Demonstration That the Radical S-Adenosylmethionine (SAM) Enzyme PqqE Catalyzes de Novo Carbon-Carbon Cross-linking within a Peptide Substrate PqqA in the Presence of the Peptide Chaperone PqqD

Abstract

The radical S-adenosylmethionine (SAM) protein PqqE is predicted to function in the pyrroloquinoline quinone (PQQ) biosynthetic pathway via catalysis of carbon-carbon bond formation between a glutamate and tyrosine side chain within the small peptide substrate PqqA. We report here that PqqE activity is dependent on the accessory protein PqqD, which was recently shown to bind PqqA tightly. In addition, PqqE activity in vitro requires the presence of a flavodoxin- and flavodoxin reductase-based reduction system, with other reductants leading to an uncoupled cleavage of the co-substrate SAM. These results indicate that PqqE, in conjunction with PqqD, carries out the first step in PQQ biosynthesis: a radical-mediated formation of a new carbon-carbon bond between two amino acid side chains on PqqA.

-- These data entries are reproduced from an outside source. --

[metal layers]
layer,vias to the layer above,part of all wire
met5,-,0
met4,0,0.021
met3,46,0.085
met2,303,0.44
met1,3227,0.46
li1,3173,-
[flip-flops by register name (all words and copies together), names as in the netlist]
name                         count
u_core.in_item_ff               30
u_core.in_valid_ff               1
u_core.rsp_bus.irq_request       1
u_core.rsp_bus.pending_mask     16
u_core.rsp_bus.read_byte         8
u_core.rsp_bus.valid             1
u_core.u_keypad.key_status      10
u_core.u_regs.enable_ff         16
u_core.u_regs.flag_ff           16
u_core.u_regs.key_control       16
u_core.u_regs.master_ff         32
File: src/rtl/core/rk4po_pkg.sv
// Shared types, constants and helpers for the photon orbit integrator.
// No dependencies.
`timescale 1ns / 1ps

package rk4po_pkg;

  localparam int VAL_W     = 48;
  localparam int SUM_W     = 52;
  localparam int H_W       = 37;
  localparam int RS_W      = 47;
  localparam int CNT_W     = 14;
  localparam int DNUM_W    = 63;
  localparam int DDEN_W    = 48;
  localparam int CFG_IDX_W = 2;
  localparam int CFG_DAT_W = 47;

  localparam logic signed [VAL_W-1:0] VAL_MAX   = 48'sh7FFF_FFFF_FFFF;
  localparam logic signed [VAL_W-1:0] VAL_MIN   = 48'sh8000_0000_0000;
  localparam logic signed [VAL_W-1:0] FAR_LIMIT = 48'sd6553600000000;

  localparam logic [H_W-1:0]  STEP_RST = 37'd68719477;
  localparam logic [RS_W-1:0] RS_RST   = 47'd68719476736;

  localparam logic [CFG_IDX_W-1:0] CFG_STEP = 2'd0;
  localparam logic [CFG_IDX_W-1:0] CFG_RS   = 2'd1;

  localparam logic [1:0] REASON_ALL  = 2'd0;
  localparam logic [1:0] REASON_CAPT = 2'd1;
  localparam logic [1:0] REASON_ESC  = 2'd2;

  typedef struct packed {
    logic signed [VAL_W-1:0] u_start;
    logic signed [VAL_W-1:0] slope_start;
    logic [CNT_W-1:0]        step_count;
  } rk4po_in_t;

  typedef struct packed {
    logic signed [VAL_W-1:0] radius;
    logic signed [VAL_W-1:0] u_final;
    logic signed [VAL_W-1:0] slope_final;
    logic [CNT_W-1:0]        steps_done;
    logic [1:0]              stop_reason;
  } rk4po_out_t;

  // micro-operations of one RK4 step
  typedef enum logic [2:0] {
    UOP_SQ, UOP_KV, UOP_KP, UOP_DIVU, UOP_DIVV, UOP_DIVR
  } rk4po_uop_e;

  typedef enum logic [2:0] {
    ST_IDLE, ST_INIT, ST_INITW, ST_ISSUE, ST_WAIT, ST_CHECK, ST_OUT
  } rk4po_state_e;

  typedef struct packed {
    logic       load;
    logic       mul_go;
    logic       div_go;
    logic       init;
    rk4po_uop_e uop;
    logic [1:0] stage;
  } rk4po_cmd_t;

  typedef struct packed {
    logic mul_done;
    logic div_done;
    logic n_zero;
    logic finished;
  } rk4po_sts_t;

  // saturate a wide signed sum to 48 bits
  function automatic logic signed [VAL_W-1:0] sat_val(input logic signed [SUM_W-1:0] x);
    logic signed [VAL_W-1:0] r;
    if (x > SUM_W'(VAL_MAX))      r = VAL_MAX;
    else if (x < SUM_W'(VAL_MIN)) r = VAL_MIN;
    else                          r = x[VAL_W-1:0];
    return r;
  endfunction

  // halve, truncating toward zero
  function automatic logic signed [VAL_W-1:0] half_tz(input logic signed [VAL_W-1:0] x);
    logic signed [VAL_W:0] t;
    t = (VAL_W+1)'(x) + $signed({{VAL_W{1'b0}}, x[VAL_W-1]});
    return t[VAL_W:1];
  endfunction

  function automatic logic [VAL_W-1:0] mag_val(input logic signed [VAL_W-1:0] x);
    return x[VAL_W-1] ? VAL_W'(-x) : VAL_W'(x);
  endfunction

endpackage

File: src/rtl/core/rk4po_ctrl.sv
// Controller: sequences the twelve multiplies and three divisions of each RK4 step.
// Depends on rk4po_pkg.
`timescale 1ns / 1ps

module rk4po_ctrl import rk4po_pkg::*; (
  input  logic       clk_i,
  input  logic       rst_ni,
  input  logic       start_i,
  output logic       busy_o,
  output logic       done_o,
  input  rk4po_sts_t sts_i,
  output rk4po_cmd_t cmd_o
);

  rk4po_state_e state_q, state_d;
  rk4po_uop_e   uop_q, uop_d;
  logic [1:0]   stage_q, stage_d;
  logic         is_mul, unit_done;

  always_ff @(posedge clk_i or negedge rst_ni) begin
    if (!rst_ni) begin
      state_q <= ST_IDLE;
      uop_q   <= UOP_SQ;
      stage_q <= '0;
    end else begin
      state_q <= state_d;
      uop_q   <= uop_d;
      stage_q <= stage_d;
    end
  end

  assign is_mul    = (uop_q == UOP_SQ) || (uop_q == UOP_KV) || (uop_q == UOP_KP);
  assign unit_done = is_mul ? sts_i.mul_done : sts_i.div_done;

  // next state and commands
  always_comb begin
    state_d = state_q;
    uop_d   = uop_q;
    stage_d = stage_q;
    cmd_o   = '0;
    cmd_o.uop   = uop_q;
    cmd_o.stage = stage_q;
    unique case (state_q)
      ST_IDLE: begin
        if (start_i) begin
          cmd_o.load = 1'b1;
          uop_d      = UOP_DIVR;
          state_d    = ST_INIT;
        end
      end
      ST_INIT: begin
        cmd_o.init   = 1'b1;
        cmd_o.div_go = 1'b1;
        state_d      = ST_INITW;
      end
      ST_INITW: begin
        cmd_o.init = 1'b1;
        if (sts_i.div_done) begin
          uop_d   = UOP_SQ;
          stage_d = '0;
          state_d = sts_i.n_zero ? ST_OUT : ST_ISSUE;
        end
      end
      ST_ISSUE: begin
        cmd_o.mul_go = is_mul;
        cmd_o.div_go = !is_mul;
        state_d      = ST_WAIT;
      end
      ST_WAIT: begin
        if (unit_done) begin
          state_d = ST_ISSUE;
          unique case (uop_q)
            UOP_SQ: uop_d = UOP_KV;
            UOP_KV: uop_d = UOP_KP;
            UOP_KP: begin
              if (stage_q == 2'd3) uop_d = UOP_DIVU;
              else begin
                uop_d   = UOP_SQ;
                stage_d = stage_q + 2'd1;
              end
            end
            UOP_DIVU: uop_d = UOP_DIVV;
            UOP_DIVV: uop_d = UOP_DIVR;
            default:  state_d = ST_CHECK;
          endcase
        end
      end
      ST_CHECK: begin
        uop_d   = UOP_SQ;
        stage_d = '0;
        state_d = sts_i.finished ? ST_OUT : ST_ISSUE;
      end
      ST_OUT:  state_d = ST_IDLE;
      default: state_d = ST_IDLE;
    endcase
  end

  assign busy_o = (state_q != ST_IDLE);
  assign done_o = (state_q == ST_OUT);

endmodule
===== config.mk =====
export PLATFORM = sky130hd
export DESIGN_NAME = rgb_to_hsv_pixel_converter
export DESIGN_NICKNAME = d
export VERILOG_FILES = /design/src/rtl/core/rthc_pkg.sv /design/src/rtl/core/rthc_front.sv /design/src/rtl/core/rthc_divider.sv /design/src/rtl/core/rgb_to_hsv_pixel_converter.sv
export SDC_FILE = /design/constraint.sdc
export NUM_CORES = 1
export LEC_CHECK = 0
export BUFFER_PORTS_ARGS = -buffer_cell sky130_fd_sc_hd__buf_4
export CAP_MARGIN = 20
export CORE_MARGIN = 2
export CORE_UTILIZATION = 45
export CTS_CLUSTER_DIAMETER = 150
export DETAILED_ROUTE_END_ITERATION = 8
export GPL_ROUTABILITY_DRIVEN = 0
export HOLD_SLACK_MARGIN = 0.08
export SETUP_SLACK_MARGIN = 0.2
export SLEW_MARGIN = 20
export SYNTH_ARGS = -nofsm -noshare
export SYNTH_HDL_FRONTEND = slang
export SYNTH_SLANG_ARGS = --single-unit

===== constraint.sdc =====
create_clock -name clk -period 19 [get_ports clk]
set_clock_uncertainty 0.1 [all_clocks]
set_input_delay 2.85 -clock clk [delete_from_list [all_inputs] [get_ports clk]]
set_output_delay 2.85 -clock clk [all_outputs]
set_load 0.005 [all_outputs]
==> src/tsi_div.sv <==
// restoring divider for the fraction: floor(num * 2^F / den), one bit per cycle
// depends on nothing; num < den guaranteed by caller
module tsi_div #(
  parameter int unsigned FracBits = 16
) (
  input  logic                clk_i,
  input  logic                rst_ni,
  input  logic                start_i,
  input  logic [32:0]         num_i,
  input  logic [32:0]         den_i,
  output logic                done_o,
  output logic [FracBits-1:0] quot_o
);
  localparam int unsigned CntW = $clog2(FracBits + 1);
  logic [33:0] rem_q, rem_d;
  logic [32:0] den_q;
  logic [FracBits-1:0] quot_q;
  logic [CntW-1:0] cnt_q;
  logic busy_q;
  logic [33:0] trial;

  always_comb begin
    rem_d = {rem_q[32:0], 1'b0};
    trial = rem_d - {1'b0, den_q};
  end

  always_ff @(posedge clk_i or negedge rst_ni) begin
    if (!rst_ni) begin
      busy_q <= 1'b0;
      cnt_q <= '0;
      done_o <= 1'b0;
    end else begin
      done_o <= 1'b0;
      if (start_i) begin
        busy_q <= 1'b1;
        cnt_q <= CntW'(FracBits);
        rem_q <= {1'b0, num_i};
        den_q <= den_i;
      end else if (busy_q) begin
        if (!trial[33]) begin
          rem_q <= trial;
          quot_q <= {quot_q[FracBits-2:0], 1'b1};
        end else begin
          rem_q <= rem_d;
          quot_q <= {quot_q[FracBits-2:0], 1'b0};
        end
        cnt_q <= cnt_q - 1'b1;
        if (cnt_q == CntW'(1)) begin
          busy_q <= 1'b0;
          done_o <= 1'b1;
        end
      end
    end
  end
  assign quot_o = quot_q;
endmodule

Keywords: PQQ; S-adenosylmethionine (SAM); SPASM domain; flavoprotein; iron-sulfur protein; peptides; post-translational modification (PTM); radical SAM.

FIGURE 1.

A, the pqq operon contains, at a minimum, the genes PqqA, PqqB, PqqC, PqqD, and PqqE. PqqF, a protease, is often present as well, but is not uniformly conserved. The gene order is strictly conserved. In M. extorquens AM1, there is a gene fusion between PqqC and PqqD. B, alignment of PqqA from PQQ producing organisms. Asterisks denote conserved residues. The conserved glutamate and tyrosine near the C terminus are modified to form PQQ. C, PQQ, showing the origin of the atoms that make its backbone. The bond highlighted in green is the carbon-carbon bond hypothesized to be made by PqqE.

FIGURE 2.

Reconstitution of M. extorquens PqqE shows a 4Fe-4S protein. A, zero-field Mössbauer spectrum of PqqE at 4 K, as recombinantly expressed in the presence of ⁵⁷Fe and purified from E. coli. Black circles show the raw data, which have been offset from the axis by 0.5% for ease of interpretation. These data are decomposed into 4Fe-4S (solid line) and 2Fe-2S (dotted line) components. B, Mössbauer spectrum of as-isolated PqqE reconstituted with additional ⁵⁷Fe and sulfide; the 4Fe-4S component comprises 80% of all iron in the sample. C, absorbance (Abs.) spectrum of PqqE before (dashed lines) and after (solid lines) reconstitution of the as-isolated protein.

FIGURE 3.

Modification of PqqA by PqqE and PqqD monitored by LC-MS. A, the initial 2+ ion mass envelope of unmodified PqqA. B, the 2+ mass envelope of a minor peak, eluting 1 min earlier, seen following a 24-h reaction under anaerobic conditions. A noticeable shift in mass by 2 Da is observed, consistent with cross-linking of residues in PqqA according to Fig. 5. In both A and B, the red spectra are calculated mass envelopes for PqqA (A) and modified PqqA (B), offset slightly for ease of comparison. Arrows indicate the most abundant ions, which were used to quantify the relative amount of modified PqqA. C, chromatograph showing the elution profile of 1537.7 (black) and 1536.7 (blue) ions in an unreacted PqqA sample. D, chromatograph showing the elution profile of 1537.7 (black) and 1536.7 (blue) ions in a 24-h reaction mixture; a small peak containing cross-linked PqqA is seen to elute earlier than the unreacted PqqA.

FIGURE 4.

MS-MS analysis of modified (top) and unmodified (bottom) PqqA. The modified peptide shows cleavage protection between E and Y; few or none of the fragments detected in the parent PqqA are observed. Mass fragments are labeled according to the sequence of PqqA shown in the top panel. b ions that are not present in the cross-linked sample are outlined in the dashed box.

FIGURE 5.

Scheme for the formation of PQQ from glutamate and tyrosine of PqqA. PqqA's conserved glutamate undergoes a hydrogen abstraction on the γ-carbon, forming a carbon radical that reacts with the 3-position of tyrosine to form a carbon-carbon bond. At this point, re-aromatization is favored, and the modified tyrosine loses a proton and electron, potentially to either the radical SAM cluster or an auxiliary cluster.